First, the cron-based timeline. Created /etc/cron.hourly/snapper-timeline:

#!/bin/bash
snapper --config root create --type single --cleanup-algorithm timeline --description "hourly"

Then the cleanup job in /etc/cron.daily/snapper-cleanup:

#!/bin/bash
snapper --config root cleanup timeline
snapper --config root cleanup number

The timeline algorithm keeps a configurable number of hourly, daily, weekly, and monthly snapshots. After some experimentation, I settled on: 8 hourly, 7 daily, 4 weekly, 3 monthly. Enough history to recover from anything, not so much that it eats the disk.

For pre/post emerge snapshots, I wrote a wrapper script that gets called by Portage hooks. Before any emerge operation, it creates a “pre” snapshot. After, it creates a “post” snapshot linked to the pre. If the emerge breaks something, I can diff the two snapshots to see exactly what changed:

snapper diff 42..43

Or just roll back entirely:

snapper rollback 42
reboot

That’s it. The entire system reverts to the state before the bad package install. If I’d had this before the etc-update -3 disaster, I would have been fixed in thirty seconds instead of three hours.

The Binary Package Infrastructure

Compiling packages locally is Gentoo’s whole thing, but it’s also Gentoo’s whole problem. A full @world update on my workstation can take hours. Firefox alone is over an hour. Chromium? Don’t even ask.

The solution: a dedicated build VM on Izar-Orchestrator that compiles everything and exports binary packages. My workstation just downloads the pre-built binaries.

Set up a VM with matching USE flags, CFLAGS, and architecture settings.
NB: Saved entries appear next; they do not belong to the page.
<file path="src/rtl/axis_lane_arbiter.sv">
// Packet-granular round-robin merge of four AXI Stream lanes into one stream,
// with a one-entry registered output stage that sustains one beat per cycle.
module axis_lane_arbiter #(
   parameter int TDATA_WIDTH = 64,
   parameter int TUSER_WIDTH = 128
) (
   input  logic                         axis_aclk,
   input  logic                         axis_resetn,
   input  logic [4*TDATA_WIDTH-1:0]     s_axis_tdata,
   input  logic [4*TDATA_WIDTH/8-1:0]   s_axis_tkeep,
   input  logic [4*TUSER_WIDTH-1:0]     s_axis_tuser,
   input  logic [3:0]                   s_axis_tvalid,
   output logic [3:0]                   s_axis_tready,
   input  logic [3:0]                   s_axis_tlast,
   output logic [TDATA_WIDTH-1:0]       m_axis_tdata,
   output logic [TDATA_WIDTH/8-1:0]     m_axis_tkeep,
   output logic [TUSER_WIDTH-1:0]       m_axis_tuser,
   output logic                         m_axis_tvalid,
   input  logic                         m_axis_tready,
   output logic                         m_axis_tlast,
   output logic [1:0]                   grant_id,
   output logic                         busy
);

   localparam int KEEP_WIDTH = TDATA_WIDTH / 8;

   typedef enum logic {
      IDLE   = 1'b0,
      PACKET = 1'b1
   } state_t;

   state_t                  state, state_nxt;
   logic [1:0]              last_grant, last_grant_nxt, grant_nxt;
   logic [1:0]              cand;
   logic                    found;
   logic [3:0]              ready_vec;
   logic                    accept;
   logic                    out_valid;

   logic [TDATA_WIDTH-1:0]  lane_tdata [4];
   logic [KEEP_WIDTH-1:0]   lane_tkeep [4];
   logic [TUSER_WIDTH-1:0]  lane_tuser [4];

   for (genvar i = 0; i < 4; i++) begin : g_unpack
      assign lane_tdata[i] = s_axis_tdata[TDATA_WIDTH*i +: TDATA_WIDTH];
      assign lane_tkeep[i] = s_axis_tkeep[KEEP_WIDTH*i +: KEEP_WIDTH];
      assign lane_tuser[i] = s_axis_tuser[TUSER_WIDTH*i +: TUSER_WIDTH];
   end

   // NOTE: every variable gets a default before the case so no path leaves it unassigned (no latch).
   always_comb begin
      state_nxt      = state;
      grant_nxt      = grant_id;
      last_grant_nxt = last_grant;
      ready_vec      = 4'b0000;
      accept         = 1'b0;
      cand           = 2'd0;
      found          = 1'b0;
      unique case (state)
         IDLE: begin
            // Search starts just after the previous winner; +4 wraps back to it last.
            for (int k = 1; k <= 4; k++) begin
               cand = last_grant + 2'(k);
               if (!found && s_axis_tvalid[cand]) begin
                  found     = 1'b1;
                  grant_nxt = cand;
               end
            end
            if (found) state_nxt = PACKET;
         end
         PACKET: begin
            ready_vec[grant_id] = ~out_valid | m_axis_tready;
            accept = s_axis_tvalid[grant_id] & ready_vec[grant_id];
            if (accept && s_axis_tlast[grant_id]) begin
               state_nxt      = IDLE;
               last_grant_nxt = grant_id;
            end
         end
         default: state_nxt = IDLE;
      endcase
   end

   // NOTE: sequential state uses non-blocking assignments so all registers update from pre-edge values.
   always_ff @(posedge axis_aclk or negedge axis_resetn) begin
      if (!axis_resetn) begin
         state        <= IDLE;
         grant_id     <= 2'd0;
         last_grant   <= 2'd3;
         out_valid    <= 1'b0;
         m_axis_tdata <= '0;
         m_axis_tkeep <= '0;
         m_axis_tuser <= '0;
         m_axis_tlast <= 1'b0;
      end else begin
         state      <= state_nxt;
         grant_id   <= grant_nxt;
         last_grant <= last_grant_nxt;
         if (accept) begin
            out_valid    <= 1'b1;
            m_axis_tdata <= lane_tdata[grant_id];
            m_axis_tkeep <= lane_tkeep[grant_id];
            m_axis_tuser <= lane_tuser[grant_id];
            m_axis_tlast <= s_axis_tlast[grant_id];
         end else if (m_axis_tready) begin
            out_valid <= 1'b0;
         end
      end
   end

   assign s_axis_tready = ready_vec;
   assign m_axis_tvalid = out_valid;
   assign busy          = (state == PACKET);

endmodule

</file>
<file path="config.mk">
export PLATFORM = sky130hd
export DESIGN_NAME = axis_lane_arbiter
export DESIGN_NICKNAME = d
export VERILOG_FILES = /design/src/rtl/axis_lane_arbiter.sv
export SDC_FILE = /design/constraint.sdc
export NUM_CORES = 1
export LEC_CHECK = 0
export ABC_AREA = 1
export BUFFER_PORTS_ARGS = -buffer_cell sky130_fd_sc_hd__buf_2
export CELL_PAD_IN_SITES_DETAIL_PLACEMENT = 1
export CELL_PAD_IN_SITES_GLOBAL_PLACEMENT = 1
export CORE_AREA = 2 2 395 397
export CTS_CLUSTER_SIZE = 28
export DETAILED_ROUTE_END_ITERATION = 10
export DIE_AREA = 0 0 397 399
export HOLD_SLACK_MARGIN = 0.12
export PLACE_DENSITY_LB_ADDON = 0.2
export SETUP_SLACK_MARGIN = 0.15
export SYNTH_ARGS = -nofsm -noshare
export SYNTH_HDL_FRONTEND = slang
export SYNTH_SLANG_ARGS = --single-unit
</file>
<file path="constraint.sdc">
create_clock -name axis_aclk -period 2.5 [get_ports axis_aclk]
set_clock_uncertainty 0.15 [all_clocks]
set_input_delay 0.25 -clock axis_aclk [delete_from_list [all_inputs] [get_ports axis_aclk]]
set_output_delay 0.25 -clock axis_aclk [all_outputs]
set_load 0.03 [all_outputs]
</file>
Yosys cells after proc, flatten, opt, wreduce, memory -nomap -nowiden. Cells that the tools add are included.

Add/subtract/negate cells: 3. Magnitude comparators: 7. Multiplexer cells: 44. Bitwise logic cells: 6. Reduce and logical (&&, ||, !) cells: 12.

Operators with widths (number): 128-bit binary-select mux with 2-bit select (1); 128-bit 2-to-1 mux (2); 64-bit binary-select mux with 2-bit select (1); 64-bit 2-to-1 mux (2); 1-bit 2-to-1 mux (21); 8-bit binary-select mux with 2-bit select (1); 8-bit 2-to-1 mux (2); 2-bit by 3-bit less-than comparator with 1-bit output, second input constant (5); 1-bit binary-select mux with 2-bit select (7); 2-bit 2-to-1 mux (4); 1-bit logical AND (5); 2-bit adder, second input constant (2); 4-bit AND (1); 4-bit 2-to-1 mux (1); 2-bit AND reduction (2); 4-bit nonzero test (1); 3-bit greater-or-equal comparator, second input constant (1); 1-bit zero test (3); 2-bit NOT with 3-bit output (1); 2-bit by 1-bit adder with 2-bit output, second input constant (1); 1-bit demux with 2-bit select (1); 2-bit by 1-bit greater-or-equal comparator with 1-bit output, second input constant (1); 1-bit NOT (2); 1-bit case mux with 2 select lines (1); 3 further kinds (3).

Register bits: 207. Bits of input ports: 811. Logic and storage cells: 80.

Logic depth before layout (Yosys ltp). Gate-level depths: netlist of the first run.

Depth in word-level cells: 19. Depth in mapped cells: 13. Mapped depth without buffers: 12.

Worst setup path before layout of the first run. OpenSTA, ideal clock, no wires.

Path kind: register to register. From: reg grant_id[1]. To: reg m_axis_tuser[100]. Data arrival time: 1.698 ns. Required time: 2.232 ns. Setup slack: 0.534 ns. Stages on the path, launching flop included: 14. Path buffers: 3. Cells stage by stage: dfrtp_1 -> buf_2 -> inv_2 -> nand2_1 -> nor2_1 -> a21oi_1 -> o21ai_1 -> nand2_1 -> nor2_4 -> inv_2 -> buf_4 -> buf_2 -> nand2_1 -> nand2_1.

Word-level cells in the longest chain between the ends: 9.

RTL lines: start, declared (line 21) `output logic [1:0] grant_id,`; start signal, assigned (line 96) `grant_id <= grant_nxt;`; 2-bit by 3-bit less-than comparator with 1-bit output (not written as such) or 2-bit by 1-bit greater-or-equal comparator with 1-bit output (tied branches) (line 72) `ready_vec[grant_id] = ~out_valid | m_axis_tready;`; 1-bit logical AND (not written as such) (line 72); 1-bit 2-to-1 mux (not written as such) (line 72); 1-bit demux with 2-bit select (line 72); 4-bit AND (no line); 1-bit binary-select mux with 2-bit select (line 73) `accept = s_axis_tvalid[grant_id] & ready_vec[grant_id];`; 1-bit 2-to-1 mux (not written as such) (line 73); 1-bit AND (line 73); 1-bit 2-to-1 mux (line 59) `unique case (state)`; end signal, assigned (line 102) `m_axis_tuser <= lane_tuser[grant_id];`; end, declared (line 17) `output logic [TUSER_WIDTH-1:0] m_axis_tuser,`.

Several ways; a longest one is shown, not always the timed one. The select of a mux whose other input is x is not followed. A chain may end at the register's enable or synchronous reset.

Final worst setup path of the first run.
From: reg grant_id[1]. To: reg m_axis_tuser[13].

The elaborated chain is that of the path after synthesis.

==> results.txt, run 1 <==
Outcome - completed
Multi-input gate area - 7674 um^2
Final hold violation count - 0
Synth Cell Area - 13740 um^2
Crit Reg-Reg Endpoint - m_axis_tuser[13]
Pleak - 15.27 nW
Via count - 23155
Die area - 158400 um^2
First-pass GRT wire length - 176.5 mm
Port bufs - 1019
Initial Util - 8.939%
Measured slew at the worst slew-check pin - 0.8836 ns
Clock root buffer - clkbuf_16
RSZ-0062 raised after global routing - true
TritonCTS buffer count - 31
Non-Filler Instances - 6003
WHS Path Cells - 8
Critical path class - reg -> reg
Placement Rows - 144
Vias in the first global route - 25713
Skew-Pair Late Insertion Delay - 0.59 ns
Seq/Total Area, Yosys - 37.72%
Final #Nets - 4738
Min-Delay Startpoint - s_axis_tvalid[1]
Final setup violation count - 0
Hold WC Path Type - in -> reg
Grt ovf - 0
PwrDens - 1109 nW/um^2
Synth Warn # - 0
Critical Path AT - 2.60 ns
Register area - 5190 um^2
Filler cells - 18764
CTS tree - yes
Chip Width - 397 um
Final Cycle Share - 90.22%
Hold endpoint - grant_id[1]
DRT antenna net count - 0
Critical path origin - grant_id[1]
Largest net degree at the start of global routing - 101
Clock sink count - 207
Via/cell ratio - 3.857
R2r setup slk - 0.24 ns
R2r startpoint - grant_id[1]
Reg clk slew, reported paths - 0.06 ns
Post-synth EDFFs - 0
DRT iter0 DRCs - 1237
Final core utilization - 20.56%
Worst path required time - 2.84 ns
Min cycle time layout - 2.255 ns
Gpl congestion - 0.8676
FF-to-FF path depth - 11
Maximum clock path buffer count - 3
Post-synth ARST share - 100.0%
Syn-to-layout area delta - 130.0%
Synthesized instance count - 2124
Fmax - 443.4 MHz
Slew headroom - 41.09%
Avg Synthesized Cell Area - 6.468 um^2
H-tree levels - 1
Ys flop type - dfrtp_1
Share of post-route cells with drive strength above 1 - 31.20%
Commonest non-fill, non-tap cell in the layout - buf_2
Post-DP HPWL - 92.73 mm
Antenna violations before repair - 17
Number of iterations in the first detailed-routing pass - 5
Syn_nets - 2935
Placed Instances - 5110
Most frequent cells in the layout - 1017 x buf_2, 865 x nand2_1, 797 x dlygate4sd3_1
#FFs+latches synth - 207
VDD IR max - 0.4845 mV
CORE AREA - 153700 um^2
Top-level port count - 1020
GRT Total Usage - 15.05%
Residual DRC count - 0
Max_cap viols - 0
TNS Setup - 0 ns
WL per Instance - 21.45 um
Startpoint Class - flop
Nature of the critical path endpoint - flop
Pins Over Slew Limit - 0
Die height - 399 um
Largest fanout on the critical path - 16
Final WL - 128.7 mm
Post-synthesis cell type count - 20
synthesized netlist by cell type (2+ instances only):
cell type / number / area (um^2)
nand4_1: 200 / 1251
buf_1: 20 / 75.07
a21oi_1: 2 / 10.01
buf_4: 6 / 45.04
dfrtp_1: 205 / 5130
buf_2: 39 / 195.2
dfstp_2: 2 / 52.55
nand2_1: 865 / 3247
inv_2: 2 / 7.510
o22ai_1: 2 / 12.51
nor2_1: 13 / 48.80
clkbuf_1: 136 / 510.5
inv_1: 14 / 52.55
nand3_1: 612 / 3063
per-stage QoR:
stage                     power (mW)  hold WS [ns]  area [um^2]  worst slack, ns
after floorplan                17.74       -0.1956        13740           0.5340
after global placement         28.14        0.1183        21920           0.2697
after detailed placement       28.03        0.1201        21920           0.2915
after CTS                      34.65        0.1216        31130           0.1056
after global routing           37.77        0.1961        31590           0.1213
final                          35.03        0.1963        31600           0.2445
worst max-delay path: stages (launching register included):
cell and delay, ns:
dfrtp_4 0.54, nor2_4 0.14, buf_6 0.13, a21oi_1 0.06, o21ai_1 0.07, nand2_1 0.10
nor2_4 0.30, clkinv_8 0.09, buf_12 0.16, clkbuf_16 0.23, nand2_1 0.06, nand2_1 0.04
flip-flops by register name, indices dropped and copies added, names as in the netlist:
name and flops:
busy 1, last_grant 2, m_axis_tuser 128, m_axis_tkeep 8, m_axis_tvalid 1, m_axis_tdata 64
m_axis_tlast 1, grant_id 2
area by class of cell:
cell class | count | share of cell area (%)
repair buffers | 1970 | 47.53
inverters | 17 | 0.2851
flip-flops and latches | 207 | 16.43
multi-input cells | 1699 | 24.29
diodes | 10 | 0.07920
repair inverters | 1 | 0.02772
clock inverters | 12 | 0.5148
well taps | 2044 | 8.094
clock buffers | 43 | 2.756
per-layer routing:
layer / vias up / global-route usage [%] / share of wire, %
met3: 237 / 2.716 / 5.2
li1: 10857 / - / -
met1: 11229 / 17.90 / 41
met4: 4 / 7.971 / 5.7
met5: - / 0 / 0.020
met2: 828 / 25.69 / 48
logic make-up after synthesis:
family | share of synthesized area, %
flops | 37.72
simple gates | 55.51
buf+inv | 6.475
compound gates | 0.2914
worst max path at each step:
| stage | end | depth (start not counted) |
|---|---|---|
| finish | m_axis_tuser[13] | 11 |
| global route | m_axis_tuser[99] | 11 |
| CTS | grant_id[0] | 3 |
| detailed placement | m_axis_tuser[45] | 12 |
| global placement | m_axis_tuser[52] | 12 |
| floorplan | m_axis_tuser[100] | 13 |
timing repair:
| action | in CTS | in global routing |
|---|---|---|
| hold endpoints to repair | 413 | 2 |
| hold buffers | 796 | 3 |
| buffers inserted | 5 | 10 |
| pin swaps | 1 | 3 |
| resized for setup | 5 | 17 |
| gates cloned | 4 | 11 |
| endpoints found under the setup margin | 4 | 106 |
power by group:
part	total, mW	switching [mW]	internal (mW)	leakage (nW)
clock network	4.61	1.80	2.81	0.510
logic	24.4	16.5	7.87	12.2
registers	6.05	1.05	5.00	2.59
Note: power is estimated with default switching activity, not from simulation.
==> run 2: changes to the inputs <==
--- a/config.mk
+++ b/config.mk
@@ -14,7 +14,7 @@
 export DETAILED_ROUTE_END_ITERATION = 10
 export DIE_AREA = 0 0 397 399
 export HOLD_SLACK_MARGIN = 0.12
-export PLACE_DENSITY_LB_ADDON = 0.2
+export PLACE_DENSITY = 0.43
 export SETUP_SLACK_MARGIN = 0.15
 export SYNTH_ARGS = -nofsm -noshare
 export SYNTH_HDL_FRONTEND = slang
==> run 2 against run 1 <==
Compared with the run above: the flow now finishes with violations (negative setup slack); via count grew 3.3%; worst setup slack got worse by 0.28 ns; clock power is 4% higher; flip-flop and latch count did not move; sequential share of layout area down 0.45 points; cell area rose by 2.8%; critical path depth is 5 higher; fmax is 11% lower; combinational power is 6% higher; global-route usage increased by 0.60 points; non-clock buffer count increased by 29; worst hold slack lost 0.12 ns; critical endpoint is now m_axis_tuser[11]; largest cell class unchanged.
==> results.txt, run 2 (synthesis gave the netlist of run 1 again) <==
Skew-Pair Late Insertion Delay - 0.64 ns
Largest register by flop count - m_axis_tuser
RSZ-0062 raised after global routing - true
Max reg flops - 128
Port bufs - 1019
Measured slew at the worst slew-check pin - 0.7691 ns
Die area - 158400 um^2
R2r startpoint - grant_id[0]
Worst path max stage delay - 0.51 ns
PwrDens - 1128 nW/um^2
Fmax - 395.0 MHz
Critical path's slowest cell - dfrtp_4
GRT Total Usage - 15.64%
Most frequent cells in the layout - 1013 x buf_2, 830 x nand2_1, 806 x dlygate4sd3_1
Register area - 5190 um^2
Final hold violation count - 0
Via/cell ratio - 3.957
Largest registers - m_axis_tuser x128, m_axis_tdata x64, m_axis_tkeep x8
CTS tree - yes
Min-Delay Startpoint - s_axis_tdata[64]
Maximum clock path buffer count - 3
Gpl congestion - 0.8901
Filler cells - 18654
Final WL - 131.8 mm
Reg clk slew, reported paths - 0.06 ns
Syn-to-layout area delta - 136.4%
Initial Util - 8.939%
R2r setup slk - -0.03 ns
First-pass GRT wire length - 182.2 mm
Pre-CTS WS - 0.2925 ns
VDD IR max - 0.7845 mV
Final setup violation count - 14
DRT antenna net count - 0
Clock sink count - 207
Pins Over Slew Limit - 0
Pleak - 15.64 nW
Grt ovf - 0
Worst path required time - 2.87 ns
Multi-input gate area - 7825 um^2
Top delay family on crit path - buffers and inverters
Chip Width - 397 um
Setup ws final - -0.03193 ns
Hold slack final - 0.08109 ns
Buf/Inv on CP - 8
DRT iter0 DRCs - 1690
Final #Nets - 4766
Clock root buffer - clkbuf_16
WL per Instance - 21.81 um
Slew headroom - 48.72%
Placement Rows - 144
Largest fanout on the critical path - 7
Critical Path AT - 2.90 ns
Min cycle time layout - 2.532 ns
Post-DP HPWL - 91.34 mm
Worst-path cell chain - buf_12, buf_6, buf_6, nand2_2, nor2_1, a21oi_1, o21ai_1, nand2_1, nor2_4, buf_12, buf_12, buf_16, buf_8, clkbuf_16, nand2_1, nand2_1
Via count - 23917
Nature of the critical path endpoint - flop
Critical path class - reg -> reg
Die height - 399 um
Largest net degree at the start of global routing - 91
Critical path origin - grant_id[0]
Final Cycle Share - 101.3%
Hold WC Path Type - in -> reg
Startpoint Class - flop
Residual DRC count - 0
Commonest non-fill, non-tap cell in the layout - buf_2
CORE AREA - 153700 um^2
Number of iterations in the first detailed-routing pass - 5
Total power - 36.64 mW
H-tree levels - 1
Share of post-route cells with drive strength above 1 - 32.57%
Top-level port count - 1020
Final core utilization - 21.13%
Outcome - finished with violations
Vias in the first global route - 25962
Failing checks - negative setup slack
TritonCTS buffer count - 31
Antenna violations before repair - 23
Max_cap viols - 0
[run 2: cell count changes in the layout (fill, tap and decap cells not counted), moves of 5 or more]
cell           change
nand2_1           -35
nand2_2           +31
diode_2           +11
buf_8              +9
dlygate4sd3_1      +9
clkbuf_8           +8
buf_12             +6
buf_4              -6
buf_6              +6
buf_16             +5
[run 2: tightest hold or removal path, delay by kind of cell]
| family | cells | cell delay (ns) |
|---|---|---|
| buf+inv | 1 | 0.08 |
| simple gates | 4 | 0.50 |
[run 2: cell type report]
class / count / area share, %
timing repair buffer: 1999 / 48.13
multi-input combinational: 1699 / 24.09
sequential: 207 / 15.98
tap: 2044 / 7.874
clock buffer: 48 / 2.985
clock inverter: 9 / 0.4160
inverter: 17 / 0.3583
antenna: 21 / 0.1618
[run 2: metrics by stage]
stage	instance area, um^2	TNS (ns)	instances
CTS	31970	0	6009
global placement	21720	0	5090
global route	32460	-7.262	6035
detailed placement	21720	0	5090
floorplan	13740	0	2124
finish	32480	-0.2260	6044
[run 2: final timing paths]
kind,end,cells after the start
setup / recovery,m_axis_tuser[11],16
hold reg to reg,m_axis_tuser[105],2
setup reg to reg,m_axis_tuser[11],16
hold / removal,m_axis_tdata[0],5
min in group asynchronous,m_axis_tuser[77],4
max in group asynchronous,m_axis_tdata[2],5
[run 2: power by group]
group,switching (mW),leakage [nW],internal (mW)
combinational,16.9,12.5,8.92
sequential,1.03,2.59,5.00
clock,1.86,0.552,2.95
total,19.8,15.6,16.9
[run 2: per-layer routing]
metal	vias to the layer above	GRT usage [%]	share of wire, %
met5	-	0	0.031
met4	8	6.864	4.5
met1	11735	19.00	41
met3	245	2.993	5.8
met2	993	26.75	49
li1	10936	-	-
[run 2: timing repair]
action,in CTS,in global routing
setup endpoints to repair,5,209
hold endpoints to repair,414,0
hold buffers,807,0
pin swaps,6,8
resized for setup,63,58
cloned,12,10
setup buffers,43,6
==> run 3: changes to the inputs <==
--- a/config.mk
+++ b/config.mk
@@ -9,12 +9,12 @@
 export BUFFER_PORTS_ARGS = -buffer_cell sky130_fd_sc_hd__buf_2
 export CELL_PAD_IN_SITES_DETAIL_PLACEMENT = 1
 export CELL_PAD_IN_SITES_GLOBAL_PLACEMENT = 1
-export CORE_AREA = 2 2 395 397
+export CORE_AREA = 2 2 399 401
 export CTS_CLUSTER_SIZE = 28
 export DETAILED_ROUTE_END_ITERATION = 10
-export DIE_AREA = 0 0 397 399
+export DIE_AREA = 0 0 401 403
 export HOLD_SLACK_MARGIN = 0.12
-export PLACE_DENSITY = 0.43
+export PLACE_DENSITY = 0.44
 export SETUP_SLACK_MARGIN = 0.15
 export SYNTH_ARGS = -nofsm -noshare
 export SYNTH_HDL_FRONTEND = slang
==> constraint.sdc (replaced) <==
create_clock -name axis_aclk -period 2.1 [get_ports axis_aclk]
set_clock_uncertainty 0.15 [all_clocks]
set_input_delay 0.21 -clock axis_aclk [delete_from_list [all_inputs] [get_ports axis_aclk]]
set_output_delay 0.21 -clock axis_aclk [all_outputs]
set_load 0.03 [all_outputs]
==> run 3 against run 2 <==
Compared with the run above: the run still ends with negative setup slack left; flip-flop and latch count is the same; cell count grew 1.7%; critical path depth shrank 8; wire length shrank 2.3%; first-iteration DRC count grew 0.83%; cell area grew 1.5%; power grew 20%; combinational power grew 22%; clock power grew 13%; global-route usage shrank 0.62 points; worst setup slack lost 0.067 ns; worst hold slack gained 0.10 ns; critical endpoint is now m_axis_tdata[48]; largest power group unchanged.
The important part is that the build VM’s /etc/portage/make.conf includes:

# Build and export binary packages
FEATURES="buildpkg"
PKGDIR="/var/cache/binpkgs"

Every time the build VM compiles a package, it also creates a .gpkg.tar binary package. These get synced to a shared directory on the NAS that the workstation can access.

On the workstation side:

# /etc/portage/make.conf
PORTAGE_BINHOST="file:///mnt/binpkgs"
FEATURES="getbinpkg"

Now when I run an update:

emerge --usepkg --usepkgonly @world

The workstation checks the binhost first. If a pre-compiled package exists with matching USE flags and dependencies, it downloads and installs it directly. No compilation. What used to take hours takes minutes. Sometimes seconds.

The build VM compiles overnight on a schedule. By morning, everything’s ready. My workstation stays responsive, my fans stay quiet, and I can actually use my computer while it updates.

The Result

Ended the weekend with v0.2.1-alpha. Felt real for the first time.

Stable booting with fallback TTY. Even if the GUI dies — and it will die again, this is Gentoo — I can log in and fix things without a USB stick.

Hourly Btrfs snapshots. Eight hours of rollback history, always. Plus snapshots before and after every single package operation. The etc-update -3 disaster can never happen again. Or rather, it can happen, but the fix is snapper rollback instead of three hours with a USB stick.

Binary package distribution working. Compile times on the workstation went from hours to seconds. The build VM handles the heavy lifting overnight.

Snapper rollback tested and confirmed. I intentionally broke the system three different ways and rolled back each time. Takes about forty-five seconds including reboot.

If I break it, I can travel back in time. That’s the whole point of Argo OS — a Gentoo system that’s actually safe to experiment on.